- **What the task asks**
Repeat the data below exactly. Include each line.

- **Dataset extract**
Context: an optimization exercise on an open-source flow, tuned for small area, a short achievable clock period and few clock cycles. The choices shown serve that exercise and are no tape-out recipe. The RTL was checked by simulation tests, not by an equivalence proof against the original design. Power is estimated from default activity; no workload was simulated.

Setup of the reference run:
Design pscb, start of the top module:
module pscb (
    input  wire        clk,
    input  wire        rst,           
    input  wire        req_valid,
    output reg         req_ready,
    input  wire        req_write,
    input  wire [2:0]  req_addr,      
    input  wire [31:0] req_wdata,
    output reg         rsp_valid,
    output reg  [31:0] rsp_rdata,
    output reg         pk_valid,
    output reg  [7:0]  pk_data,
    output reg         up_valid,
    output reg  [7:0]  up_data
);
    localparam [1:0] MODE_IDLE   = 2'd0;
    localparam [1:0] MODE_WRITER = 2'd1;
    localparam [1:0] MODE_READER = 2'd2;
    localparam [3:0] F_NONE        = 4'd0;
    localparam [3:0] F_ILLEGAL_CMD = 4'd1;
    localparam [3:0] F_BS_MODE     = 4'd2;
    localparam [3:0] F_BS_OOB      = 4'd3;
    localparam [3:0] F_BS_OVERFLOW = 4'd4;
    localparam [3:0] F_UP_DOMAIN   = 4'd5;
    localparam [7:0] OP_PKPUSH  = 8'h10;
    localparam [7:0] OP_PKFLUSH = 8'h11;
    localparam [7:0] OP_UPPUSH  = 8'h12;
    localparam [7:0] OP_UPEND   = 8'h13;
    localparam [7:0] OP_WROPEN  = 8'h20;
    localparam [7:0] OP_RDOPEN  = 8'h21;
    localparam [7:0] OP_RD      = 8'h24;
    localparam [7:0] OP_WR      = 8'h25;
    localparam [7:0] OP_SKIP    = 8'h26;
    localparam [7:0] OP_ALIGN   = 8'h27;
    localparam [7:0] OP_BIASD   = 8'h30;
    localparam [7:0] OP_BIASE   = 8'h31;
    localparam [7:0] OP_ENUMD   = 8'h32;
    localparam [7:0] OP_ENUME   = 8'h33;
    localparam integer K_READ   = 0;    
    localparam integer K_ACCW   = 1;    
    localparam integer K_CMD    = 2;    
    localparam integer K_ILL    = 3;    
    localparam integer K_PKPUSH = 4;
    localparam integer K_PKFL   = 5;
    localparam integer K_UPPUSH = 6;
    localparam integer K_UPEND  = 7;
    localparam integer K_WROPEN = 8;
  ...
clock: 8.0 ns
lec_check: 0
cap_margin: 20
core_margin: 2
core_utilization: 55
cts_cluster_diameter: 100
cts_cluster_size: 25
slew_margin: 20
tns_end_percent: 10
standard.sh (not shown) runs the stock make flow with config.mk's settings and CLKGATE_MAP_FILE= SYNTH_SCRIPT=/design/flow/synth_recipe.tcl, a recipe that flattens the netlist after the stock synthesis.
==> flow/flow/run.sh <==
#!/bin/bash
# The standard layout (standard.sh), with the setup repair aimed high only up to
# clock tree synthesis (after global routing it only fixes real violations), and
# buf_4 as the port buffers.
set -euo pipefail
bash standard.sh SETUP_SLACK_MARGIN=5 "BUFFER_PORTS_ARGS=-buffer_cell sky130_fd_sc_hd__buf_4" cts > stage_cts.log 2>&1
bash standard.sh SETUP_SLACK_MARGIN=0 finish > stage_finish.log 2>&1
test -f out/final.def
Testbench counts of the reference run, summed over its fixed seeds: cycles 45,850.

- **Response box**
Context: an optimization exercise on an open-source flow, tuned for small area, a short achievable clock period and few clock cycles. The choices shown serve that exercise and are no tape-out recipe. The RTL was checked by simulation tests, not by an equivalence proof against the original design. Power is estimated from default activity; no workload was simulated.

Setup of the reference run:
Design pscb, start of the top module:
module pscb (
    input  wire        clk,
    input  wire        rst,           
    input  wire        req_valid,
    output reg         req_ready,
    input  wire        req_write,
    input  wire [2:0]  req_addr,      
    input  wire [31:0] req_wdata,
    output reg         rsp_valid,
    output reg  [31:0] rsp_rdata,
    output reg         pk_valid,
    output reg  [7:0]  pk_data,
    output reg         up_valid,
    output reg  [7:0]  up_data
);
    localparam [1:0] MODE_IDLE   = 2'd0;
    localparam [1:0] MODE_WRITER = 2'd1;
    localparam [1:0] MODE_READER = 2'd2;
    localparam [3:0] F_NONE        = 4'd0;
    localparam [3:0] F_ILLEGAL_CMD = 4'd1;
    localparam [3:0] F_BS_MODE     = 4'd2;
    localparam [3:0] F_BS_OOB      = 4'd3;
    localparam [3:0] F_BS_OVERFLOW = 4'd4;
    localparam [3:0] F_UP_DOMAIN   = 4'd5;
    localparam [7:0] OP_PKPUSH  = 8'h10;
    localparam [7:0] OP_PKFLUSH = 8'h11;
    localparam [7:0] OP_UPPUSH  = 8'h12;
    localparam [7:0] OP_UPEND   = 8'h13;
    localparam [7:0] OP_WROPEN  = 8'h20;
    localparam [7:0] OP_RDOPEN  = 8'h21;
    localparam [7:0] OP_RD      = 8'h24;
    localparam [7:0] OP_WR      = 8'h25;
    localparam [7:0] OP_SKIP    = 8'h26;
    localparam [7:0] OP_ALIGN   = 8'h27;
    localparam [7:0] OP_BIASD   = 8'h30;
    localparam [7:0] OP_BIASE   = 8'h31;
    localparam [7:0] OP_ENUMD   = 8'h32;
    localparam [7:0] OP_ENUME   = 8'h33;
    localparam integer K_READ   = 0;    
    localparam integer K_ACCW   = 1;    
    localparam integer K_CMD    = 2;    
    localparam integer K_ILL    = 3;    
    localparam integer K_PKPUSH = 4;
    localparam integer K_PKFL   = 5;
    localparam integer K_UPPUSH = 6;
    localparam integer K_UPEND  = 7;
    localparam integer K_WROPEN = 8;
  ...
clock: 8.0 ns
lec_check: 0
cap_margin: 20
core_margin: 2
core_utilization: 55
cts_cluster_diameter: 100
cts_cluster_size: 25
slew_margin: 20
tns_end_percent: 10
standard.sh (not shown) runs the stock make flow with config.mk's settings and CLKGATE_MAP_FILE= SYNTH_SCRIPT=/design/flow/synth_recipe.tcl, a recipe that flattens the netlist after the stock synthesis.
==> flow/flow/run.sh <==
#!/bin/bash
# The standard layout (standard.sh), with the setup repair aimed high only up to
# clock tree synthesis (after global routing it only fixes real violations), and
# buf_4 as the port buffers.
set -euo pipefail
bash standard.sh SETUP_SLACK_MARGIN=5 "BUFFER_PORTS_ARGS=-buffer_cell sky130_fd_sc_hd__buf_4" cts > stage_cts.log 2>&1
bash standard.sh SETUP_SLACK_MARGIN=0 finish > stage_finish.log 2>&1
test -f out/final.def
Testbench counts of the reference run, summed over its fixed seeds: cycles 45,850.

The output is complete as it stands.